Stored items:
========================================

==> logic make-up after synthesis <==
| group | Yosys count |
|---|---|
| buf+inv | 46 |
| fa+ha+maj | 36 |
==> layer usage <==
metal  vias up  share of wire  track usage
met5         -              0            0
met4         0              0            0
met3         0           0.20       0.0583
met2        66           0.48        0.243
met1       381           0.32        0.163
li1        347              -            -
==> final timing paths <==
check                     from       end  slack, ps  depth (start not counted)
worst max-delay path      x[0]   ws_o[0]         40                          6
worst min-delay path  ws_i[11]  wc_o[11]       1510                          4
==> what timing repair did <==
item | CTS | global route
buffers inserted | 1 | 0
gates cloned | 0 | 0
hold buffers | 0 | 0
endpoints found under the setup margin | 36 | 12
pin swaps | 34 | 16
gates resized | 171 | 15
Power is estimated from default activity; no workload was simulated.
`design/flow/config.mk`:
```
export PLATFORM = sky130hd
export DESIGN_NAME = ca_reg_x
export DESIGN_NICKNAME = ca_reg_x
export VERILOG_FILES = /design/flow/design.v
export SDC_FILE = /design/flow/constraint.sdc
export NUM_CORES = 4
export LEC_CHECK = 1
export CORE_AREA = 10 10 108 108
export DIE_AREA = 0 0 118 118
```
`design/flow/run.sh`:
```
#!/bin/bash
# OpenROAD 26Q1-2900-gdf79404cd8, Yosys 0.63+post, stock flow scripts
make -C /OpenROAD-flow-scripts/flow DESIGN_CONFIG=/design/flow/config.mk WORK_HOME=/design/flow/orfs finish
```
`design/flow/constraint.sdc`:
```
current_design ca_reg_x

set clk_period 3.4
set clk_io_pct 0.2

create_clock -name clk0 -period $clk_period [get_ports {clk}]

set non_clock_inputs [all_inputs -no_clocks]
set_input_delay [expr $clk_period * $clk_io_pct] -clock clk0 $non_clock_inputs
set_output_delay [expr $clk_period * $clk_io_pct] -clock clk0 [all_outputs]
```
`design/flow/design.v`:
```
module register_16 (input wire clk, reset, input wire [15:0] din, output wire [15:0] dout);
  dfr dfrl_0 (clk, reset, din['h0], dout['h0]);
  dfr dfrl_1 (clk, reset, din['h1], dout['h1]);
  dfr dfrl_2 (clk, reset, din['h2], dout['h2]);
  dfr dfrl_3 (clk, reset, din['h3], dout['h3]);
  dfr dfrl_4 (clk, reset, din['h4], dout['h4]);
  dfr dfrl_5 (clk, reset, din['h5], dout['h5]);
  dfr dfrl_6 (clk, reset, din['h6], dout['h6]);
  dfr dfrl_7 (clk, reset, din['h7], dout['h7]);
  dfr dfrl_8 (clk, reset, din['h8], dout['h8]);
  dfr dfrl_9 (clk, reset, din['h9], dout['h9]);
  dfr dfrl_a (clk, reset, din['ha], dout['ha]);
  dfr dfrl_b (clk, reset, din['hb], dout['hb]);
  dfr dfrl_c (clk, reset, din['hc], dout['hc]);
  dfr dfrl_d (clk, reset, din['hd], dout['hd]);
  dfr dfrl_e (clk, reset, din['he], dout['he]);
  dfr dfrl_f (clk, reset, din['hf], dout['hf]);
endmodule
module invert_16(input wire [15:0] in, output wire [15:0] out);
invert invert_0(in[0], out[0]);
invert invert_1(in[1], out[1]);
invert invert_2(in[2], out[2]);
invert invert_3(in[3], out[3]);
invert invert_4(in[4], out[4]);
invert invert_5(in[5], out[5]);
invert invert_6(in[6], out[6]);
invert invert_7(in[7], out[7]);
invert invert_8(in[8], out[8]);
invert invert_9(in[9], out[9]);
invert invert_10(in[10], out[10]);
invert invert_11(in[11], out[11]);
invert invert_12(in[12], out[12]);
invert invert_13(in[13], out[13]);
invert invert_14(in[14], out[14]);
invert invert_15(in[15], out[15]);
endmodule
module ca_reg_x(input wire clk, reset, valid, input wire [1:0] select_input,  input wire [1:0] in, output wire [15:0] out);
wire [15:0]on_the_fly_output;
wire [15:0]inverted_on_the_fly_output;
on_the_fly on_the_fly_0(clk, reset, valid, in, on_the_fly_output);
reg [3:0] lut = 4'b0010;
invert_16 invert_16_0({3'b0, on_the_fly_output[15:3]}, inverted_on_the_fly_output);
mux4_16 mux4_16_0(16'b0, {3'b0, on_the_fly_output[15:3]}, inverted_on_the_fly_output, 16'b0, select_input[1], select_input[0], out);
endmodule
module ca_reg_y(input wire clk, reset, valid, input wire [1:0] select_input,  input wire [1:0] in, output wire [15:0] out);
wire [15:0]on_the_fly_output;
wire [15:0]on_the_fly_output_;
wire [15:0]inverted_on_the_fly_output;
on_the_fly on_the_fly_0(clk, reset, valid, in, on_the_fly_output_);
register_16 register_16_0(clk ,reset, on_the_fly_output_, on_the_fly_output);
reg [3:0] lut = 4'b0010;
invert_16 invert_16_0({3'b0, on_the_fly_output[15:3]}, inverted_on_the_fly_output);
mux4_16 mux4_16_0(16'b0, {3'b0, on_the_fly_output[15:3]}, inverted_on_the_fly_output, 16'b0, select_input[1], select_input[0], out);
endmodule
module invert (input wire i, output wire o);
   assign o = !i;
endmodule
module and2 (input wire i0, i1, output wire o);
  assign o = i0 & i1;
endmodule
module or2 (input wire i0, i1, output wire o);
  assign o = i0 | i1;
endmodule
module xor2 (input wire i0, i1, output wire o);
  assign o = i0 ^ i1;
endmodule
module nand2 (input wire i0, i1, output wire o);
   wire t;
   and2 and2_0 (i0, i1, t);
   invert invert_0 (t, o);
endmodule
module nor2 (input wire i0, i1, output wire o);
   wire t;
   or2 or2_0 (i0, i1, t);
   invert invert_0 (t, o);
endmodule
module xnor2 (input wire i0, i1, output wire o);
   wire t;
   xor2 xor2_0 (i0, i1, t);
   invert invert_0 (t, o);
endmodule
module and3 (input wire i0, i1, i2, output wire o);
   wire t;
   and2 and2_0 (i0, i1, t);
   and2 and2_1 (i2, t, o);
endmodule
module or3 (input wire i0, i1, i2, output wire o);
   wire t;
   or2 or2_0 (i0, i1, t);
   or2 or2_1 (i2, t, o);
endmodule
module nor3 (input wire i0, i1, i2, output wire o);
   wire t;
   or2 or2_0 (i0, i1, t);
   nor2 nor2_0 (i2, t, o);
endmodule
module nand3 (input wire i0, i1, i2, output wire o);
   wire t;
   and2 and2_0 (i0, i1, t);
   nand2 nand2_1 (i2, t, o);
endmodule
module xor3 (input wire i0, i1, i2, output wire o);
   wire t;
   xor2 xor2_0 (i0, i1, t);
   xor2 xor2_1 (i2, t, o);
endmodule
module xnor3 (input wire i0, i1, i2, output wire o);
   wire t;
   xor2 xor2_0 (i0, i1, t);
   xnor2 xnor2_0 (i2, t, o);
endmodule
module mux2 (input wire i0, i1, j, output wire o);
  assign o = (j==0)?i0:i1;
endmodule
module mux4 (input wire [0:3] i, input wire j1, j0, output wire o);
  wire  t0, t1;
  mux2 mux2_0 (i[0], i[1], j1, t0);
  mux2 mux2_1 (i[2], i[3], j1, t1);
  mux2 mux2_2 (t0, t1, j0, o);
endmodule
module mux8 (input wire [0:7] i, input wire j2, j1, j0, output wire o);
  wire  t0, t1;
  mux4 mux4_0 (i[0:3], j2, j1, t0);
  mux4 mux4_1 (i[4:7], j2, j1, t1);
  mux2 mux2_0 (t0, t1, j0, o);
endmodule
module demux2 (input wire i, j, output wire o0, o1);
  assign o0 = (j==0)?i:1'b0;
  assign o1 = (j==1)?i:1'b0;
endmodule
module demux4 (input wire i, j1, j0, output wire [0:3] o);
  wire  t0, t1;
  demux2 demux2_0 (i, j1, t0, t1);
  demux2 demux2_1 (t0, j0, o[0], o[1]);
  demux2 demux2_2 (t1, j0, o[2], o[3]);
endmodule
module demux8 (input wire i, j2, j1, j0, output wire [0:7] o);
  wire  t0, t1;
  demux2 demux2_0 (i, j2, t0, t1);
  demux4 demux4_0 (t0, j1, j0, o[0:3]);
  demux4 demux4_1 (t1, j1, j0, o[4:7]);
endmodule
module df (input wire clk, in, output wire out);
  reg df_out;
  always@(posedge clk) df_out <= in;
  assign out = df_out;
endmodule
module dfr (input wire clk, reset, in, output wire out);
  wire reset_, df_in;
  invert invert_0 (reset, reset_);
  and2 and2_0 (in, reset_, df_in);
  df df_0 (clk, df_in, out);
endmodule
module dfrl (input wire clk, reset, load, in, output wire out);
  wire _in;
  mux2 mux2_0(out, in, load, _in);
  dfr dfr_1(clk, reset, _in, out);
endmodule
module dfs (input wire clk, set, in, output wire out);
  wire dfr_in,dfr_out;
  invert invert_0(in, dfr_in);
  invert invert_1(dfr_out, out);
  dfr dfr_2(clk, set, dfr_in, dfr_out);
endmodule
module dfsl (input wire clk, set, load, in, output wire out);
  wire _in;
  mux2 mux2_0(out, in, load, _in);
  dfs dfs_1(clk, set, _in, out);
endmodule
module fa (input wire i0, i1, cin, output wire sum, cout);
   wire t0, t1, t2;
   xor3 _i0 (i0, i1, cin, sum);
   and2 _i1 (i0, i1, t0);
   and2 _i2 (i1, cin, t1);
   and2 _i3 (cin, i0, t2);
   or3 _i4 (t0, t1, t2, cout);
endmodule
module addsub (input wire addsub, i0, i1, cin, output wire sumdiff, cout);
  wire t;
  fa _i0 (i0, t, cin, sumdiff, cout);
  xor2 _i1 (i1, addsub, t);
endmodule
module mux4_mod (input wire i0, i1, i2, i3, input wire j1, j0, output wire o);
  wire  t0, t1;
  mux2 mux2_0 (i0, i1, j1, t0);
  mux2 mux2_1 (i2, i3, j1, t1);
  mux2 mux2_2 (t0, t1, j0, o);
endmodule
module mux4_16(input wire [15:0] i_1, input wire [15:0] i_2, input wire [15:0] i_3, input wire [15:0] i_4, input wire s_1, input wire s_2, output wire [15:0] out);
mux4_mod mux4_0(i_1[0], i_2[0], i_3[0], i_4[0], s_1, s_2, out[0]);
mux4_mod mux4_1(i_1[1], i_2[1], i_3[1], i_4[1], s_1, s_2, out[1]);
mux4_mod mux4_2(i_1[2], i_2[2], i_3[2], i_4[2], s_1, s_2, out[2]);
mux4_mod mux4_3(i_1[3], i_2[3], i_3[3], i_4[3], s_1, s_2, out[3]);
mux4_mod mux4_4(i_1[4], i_2[4], i_3[4], i_4[4], s_1, s_2, out[4]);
mux4_mod mux4_5(i_1[5], i_2[5], i_3[5], i_4[5], s_1, s_2, out[5]);
mux4_mod mux4_6(i_1[6], i_2[6], i_3[6], i_4[6], s_1, s_2, out[6]);
mux4_mod mux4_7(i_1[7], i_2[7], i_3[7], i_4[7], s_1, s_2, out[7]);
mux4_mod mux4_8(i_1[8], i_2[8], i_3[8], i_4[8], s_1, s_2, out[8]);
mux4_mod mux4_9(i_1[9], i_2[9], i_3[9], i_4[9], s_1, s_2, out[9]);
mux4_mod mux4_10(i_1[10], i_2[10], i_3[10], i_4[10], s_1, s_2, out[10]);
mux4_mod mux4_11(i_1[11], i_2[11], i_3[11], i_4[11], s_1, s_2, out[11]);
mux4_mod mux4_12(i_1[12], i_2[12], i_3[12], i_4[12], s_1, s_2, out[12]);
mux4_mod mux4_13(i_1[13], i_2[13], i_3[13], i_4[13], s_1, s_2, out[13]);
mux4_mod mux4_14(i_1[14], i_2[14], i_3[14], i_4[14], s_1, s_2, out[14]);
mux4_mod mux4_15(i_1[15], i_2[15], i_3[15], i_4[15], s_1, s_2, out[15]);
endmodule
module on_the_fly(input wire clk, reset, valid, input wire [1:0]in, output reg [0:15]Q = 16'b0000000000000000);
reg [0:15]Qm = 16'b0000000000000000;
reg [0:3]j = 4'b0000 ;
always@(posedge clk) begin
	if(j == 4'b1111) begin
		Qm = 0;
		Q = 0;
		j = 0;
	end
	if(reset) begin
		Qm = 0;
		Q = 0;
		j = 0;
	end
	if(valid) begin
		case(in)
			2'b00 : begin
				Qm[j] = 1;
			end
			2'b10 : begin
				Qm = Q;
				Q[j] = 1;
			end
			2'b01 : begin
				Q = Qm;
				Q[j] = 1;
			end
			2'b11 : begin
				Qm[j] = 1;
			end
		endcase
		j <= j+1;
	end
end
endmodule
```
==> results.rst <==
Physical design figures
=======================

.. list-table::
   :header-rows: 1

   * - Metric
     - Value
   * - Root Buffer Master
     - sky130_fd_sc_hd__clkbuf_8
   * - Fin. Hold Viols
     - 0
   * - Max Clock Freq
     - ~330 MHz
   * - Post-cts gate resize count
     - 0
   * - HPWL after detailed placement
     - approximately 4.2 mm
   * - Warnings from Yosys
     - 2
   * - Total gr overflow
     - 0
   * - Clock tree from TritonCTS
     - yes
   * - Worst Reg-to-Reg Cells
     - 7
   * - Placed cells
     - around 420
   * - Startpoint class of the critical path
     - input pin
   * - CP Data Required Time
     - about 2700 ps
   * - WHS
     - 484 ps
   * - Outcome
     - finished clean
   * - Count of pins on the block boundary
     - 23
   * - Number of flops mapped to enable cells by yosys
     - 0
   * - Worst skew pair latency
     - ~290 ps
   * - Slew at the pin closest to its max-slew limit
     - approximately 580 ps
   * - Largest buffer count on any clock path
     - 2
   * - Minimum clock period
     - approximately 3000 ps
   * - Largest net degree at the start of global routing
     - 38
   * - Worst ir drop on vdd
     - about 130 uV
   * - Vias after detailed routing
     - ~2100
   * - WP depth
     - 4
   * - Synthesized area per cell
     - roughly 7.4 um2
   * - Most instantiated logic cell after routing
     - sky130_fd_sc_hd__o21ai_0
   * - Antenna violations before repair
     - 0
   * - Height of the die
     - 118 um
   * - Core area
     - slightly above 0.009 mm2
   * - CTS sink count
     - 30
   * - Stage-log warning count
     - 26
   * - Synthesized netlist cell count
     - 296
   * - Post-detailed-route DRC marker count
     - 0
   * - Static leakage
     - ~0.85 nW
   * - Footprint of the flip-flops and latches
     - 601 um2
   * - Worst Path Class, Setup
     - input pin to output port
   * - Cell Area, Synth
     - roughly 0.0022 mm2
   * - Vias in the first global route
     - approximately 1900
   * - Row Count
     - 35
   * - Headroom to the max-slew limit
     - roughly three fifths
   * - Critical-path cell with the highest stage delay
     - sky130_fd_sc_hd__clkdlybuf4s50_1
   * - CP top delay family
     - buffers and inverters
   * - Distinct cell type count after synthesis
     - 51
   * - Dominant register cell in the synthesized netlist
     - sky130_fd_sc_hd__dfxtp_1
   * - Register-to-Register Setup Slack
     - ~870 ps
   * - Start point of the critical path
     - select_input[1]
   * - Power per Cell Area
     - roughly 360 mW/mm2
   * - Arrival time at the worst endpoint
     - 2310 ps
   * - Port Buffer Count
     - 22
   * - Cell with the most instances on the worst path
     - sky130_fd_sc_hd__clkdlybuf4s50_1
   * - Final sum of negative setup slack
     - 0 ps
   * - Combinational Area
     - between 0.001 and 0.0015 mm2
   * - Combined global-route utilization of all metal layers
     - under 10%
   * - Total die size
     - approximately 0.014 mm2
   * - Fraction of layout instances using a drive strength above 1
     - under 10%
   * - Critical path fanouts, max
     - 14
   * - Worst Path Buf+Inv
     - 2
   * - Chip Area, Yosys
     - 0.00219 mm2
   * - Capturing point of the worst reg2reg path
     - on_the_fly_0.Q[4]
   * - Wire length of the first global-routing pass
     - ~10 mm
   * - Cell Chain, Critical Path
     - clkdlybuf4s50_1 > nand2b_1 > o21ai_0 > clkdlybuf4s50_1
   * - Filler cells
     - 1008
   * - Count of antenna-violating nets left after detailed routing
     - 0
   * - Reg-to-reg startpoint
     - on_the_fly_0.j[3]
   * - CTS buffer count
     - 5
   * - Seq share, synth
     - a little over a quarter
   * - Count of max-cap constraint violations
     - 0
   * - Ys async rst share
     - 0%
   * - Drt first-iter violations
     - about 220
   * - Highest cell delay on the worst timing path
     - between 500 and 600 ps
   * - Setup repair after global routing missed its margin
     - no
   * - Pre-Repair DR Iteration Count
     - 4
   * - Non-filler cells, final
     - roughly 430
   * - Buffers inserted during post-CTS setup optimization
     - 0
   * - Clock slew at the register clock pins of the worst setup and hold paths
     - 60 ps
   * - Synthesized flop and latch total
     - 30
   * - Wire length per cell after detailed routing
     - 14.1 um
   * - Final weighted congestion in routability-driven placement
     - ~0.90
   * - Number of diodes added for antenna fixing
     - 0
   * - Final Max Tran Viols
     - 0
   * - Timing endpoint of the critical path
     - out[2]
   * - Post-CTS Hold Buffers
     - 0
   * - Most frequent cells in the layout
     - 35 x sky130_fd_sc_hd__o21ai_0, 34 x sky130_fd_sc_hd__nand2_1, 30 x sky130_fd_sc_hd__a21oi_1, 30 x sky130_fd_sc_hd__dfxtp_1, 22 x sky130_fd_sc_hd__clkdlybuf4s50_1
   * - Endpoint type of the worst setup path
     - output port
   * - Relative area change from synthesis to final layout
     - 14.2%
   * - Final-report setup violation count
     - 0
   * - Cell count in the Yosys report
     - a little under 300
   * - Clock tree skew after final layout
     - 8.63 ps
   * - Die X
     - 118 um
   * - Number of H-tree levels
     - 2
   * - Class of the tightest hold or removal check
     - register to register
   * - Starting utilization of the core area
     - 23.6%
   * - Overall power consumption
     - approximately 0.9 mW
   * - Final cycle utilization of the critical path
     - 87.9%
   * - Number of vias per cell after detailed routing
     - 5.03
   * - Aggregate routed wire length
     - 5.99 mm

========================================

Task description:
Please reproduce, exactly as they appear above, the lines from the line containing "worst max-delay path" up to and including the line containing "buffers inserted | 1 | 0".

Answer box:
worst max-delay path      x[0]   ws_o[0]         40                          6
worst min-delay path  ws_i[11]  wc_o[11]       1510                          4
==> what timing repair did <==
item | CTS | global route
buffers inserted | 1 | 0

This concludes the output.